Exercise instructions: Report every line below that has the string "value" in it.

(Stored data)
· · · · · · ·

[src/hdl/rv32is_exec.sv]
module rv32is_exec
  import rv32is_pkg::*;
(
  input  logic [31:0]     instr_i,
  input  logic [XLEN-1:0] pc_i,
  input  logic [XLEN-1:0] rs1_i,
  input  logic [XLEN-1:0] rs2_i,
  output commit_t         commit_o,
  output rf_write_t       wr_o
);

  logic [6:0]        opc;
  logic [REG_AW-1:0] rd;
  logic [2:0]        f3;
  logic [REG_AW-1:0] r2;
  logic [6:0]        f7;
  logic [XLEN-1:0]   imm_i, imm_s, imm_b, imm_j, imm_u;
  logic [XLEN-1:0]   seq_pc;
  logic [XLEN-1:0]   alu_b;
  logic              alu_alt;
  logic [XLEN-1:0]   alu_res;
  logic [4:0]        shamt;
  logic              taken;
  logic [XLEN-1:0]   value, target, next_pc;
  logic              wr_en;

  // Instruction fields and immediates.
  assign opc   = instr_i[6:0];
  assign rd    = instr_i[11:7];
  assign f3    = instr_i[14:12];
  assign r2    = instr_i[24:20];
  assign f7    = instr_i[31:25];
  assign imm_i = {{20{instr_i[31]}}, instr_i[31:20]};
  assign imm_s = {{20{instr_i[31]}}, instr_i[31:25], instr_i[11:7]};
  assign imm_b = {{19{instr_i[31]}}, instr_i[31], instr_i[7], instr_i[30:25],
                  instr_i[11:8], 1'b0};
  assign imm_j = {{11{instr_i[31]}}, instr_i[31], instr_i[19:12], instr_i[20],
                  instr_i[30:21], 1'b0};
  assign imm_u = {instr_i[31:12], 12'h000};
  assign seq_pc = pc_i + 32'd4;

  // ALU operand and alternate-function selection.
  always_comb begin
    alu_b   = rs2_i;
    alu_alt = 1'b0;
    if (opc == OPC_ALUI) begin
      alu_b   = (f3[1:0] == 2'b01) ? {27'd0, r2} : imm_i;
      alu_alt = (f3 == F3_SR) && (f7 == F7_ALT);
    end else if (opc == OPC_ALUR) begin
      alu_alt = (f7 == F7_ALT);
    end
  end

  assign shamt = alu_b[4:0];

  // ALU.
  always_comb begin
    unique case (f3)
      F3_ADD:  alu_res = alu_alt ? rs1_i - alu_b : rs1_i + alu_b;
      F3_SLL:  alu_res = rs1_i << shamt;
      F3_SLT:  alu_res = {31'd0, $signed(rs1_i) < $signed(alu_b)};
      F3_SLTU: alu_res = {31'd0, rs1_i < alu_b};
      F3_XOR:  alu_res = rs1_i ^ alu_b;
      F3_SR:   alu_res = alu_alt ? 32'($signed(rs1_i) >>> shamt) : rs1_i >> shamt;
      F3_OR:   alu_res = rs1_i | alu_b;
      F3_AND:  alu_res = rs1_i & alu_b;
      default: alu_res = rs1_i & alu_b;
    endcase
  end

  // Branch compare; the two reserved condition codes are never taken.
  always_comb begin
    unique case (f3)
      BR_EQ:   taken = (rs1_i == rs2_i);
      BR_NE:   taken = (rs1_i != rs2_i);
      BR_LT:   taken = $signed(rs1_i) < $signed(rs2_i);
      BR_GE:   taken = $signed(rs1_i) >= $signed(rs2_i);
      BR_LTU:  taken = rs1_i < rs2_i;
      BR_GEU:  taken = rs1_i >= rs2_i;
      default: taken = 1'b0;
    endcase
  end

  // Commit decode per opcode; unknown opcodes write the ALU result on rs1 and rs2 with no alternate function.
  always_comb begin
    value   = '0;
    target  = {27'd0, rd};
    next_pc = seq_pc;
    wr_en   = 1'b1;
    unique case (opc)
      OPC_LUI:   value = imm_u;
      OPC_AUIPC: value = pc_i + imm_u;
      OPC_JAL: begin
        value   = seq_pc;
        next_pc = pc_i + imm_j;
      end
      OPC_JALR: begin
        value   = seq_pc;
        next_pc = (rs1_i + imm_i) & ~32'd1;
      end
      OPC_BRANCH: begin
        target = '0;
        wr_en  = 1'b0;
        if (taken) begin
          next_pc = pc_i + imm_b;
        end
      end
      OPC_LOAD:  value = '0;
      OPC_STORE: begin
        value  = rs2_i;
        target = rs1_i + imm_s;
        wr_en  = 1'b0;
      end
      default:   value = alu_res;
    endcase
  end

  assign commit_o.instr_pc      = pc_i;
  assign commit_o.commit_value  = value;
  assign commit_o.commit_target = target;
  assign commit_o.following_pc  = next_pc;

  assign wr_o.en   = wr_en && (rd != '0);
  assign wr_o.addr = rd;
  assign wr_o.data = value;

endmodule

· · · · · · ·

Answer area:
  logic [XLEN-1:0]   value, target, next_pc;
    value   = '0;
      OPC_LUI:   value = imm_u;
      OPC_AUIPC: value = pc_i + imm_u;
        value   = seq_pc;
        value   = seq_pc;
      OPC_LOAD:  value = '0;
        value  = rs2_i;
      default:   value = alu_res;
  assign commit_o.commit_value  = value;
  assign wr_o.data = value;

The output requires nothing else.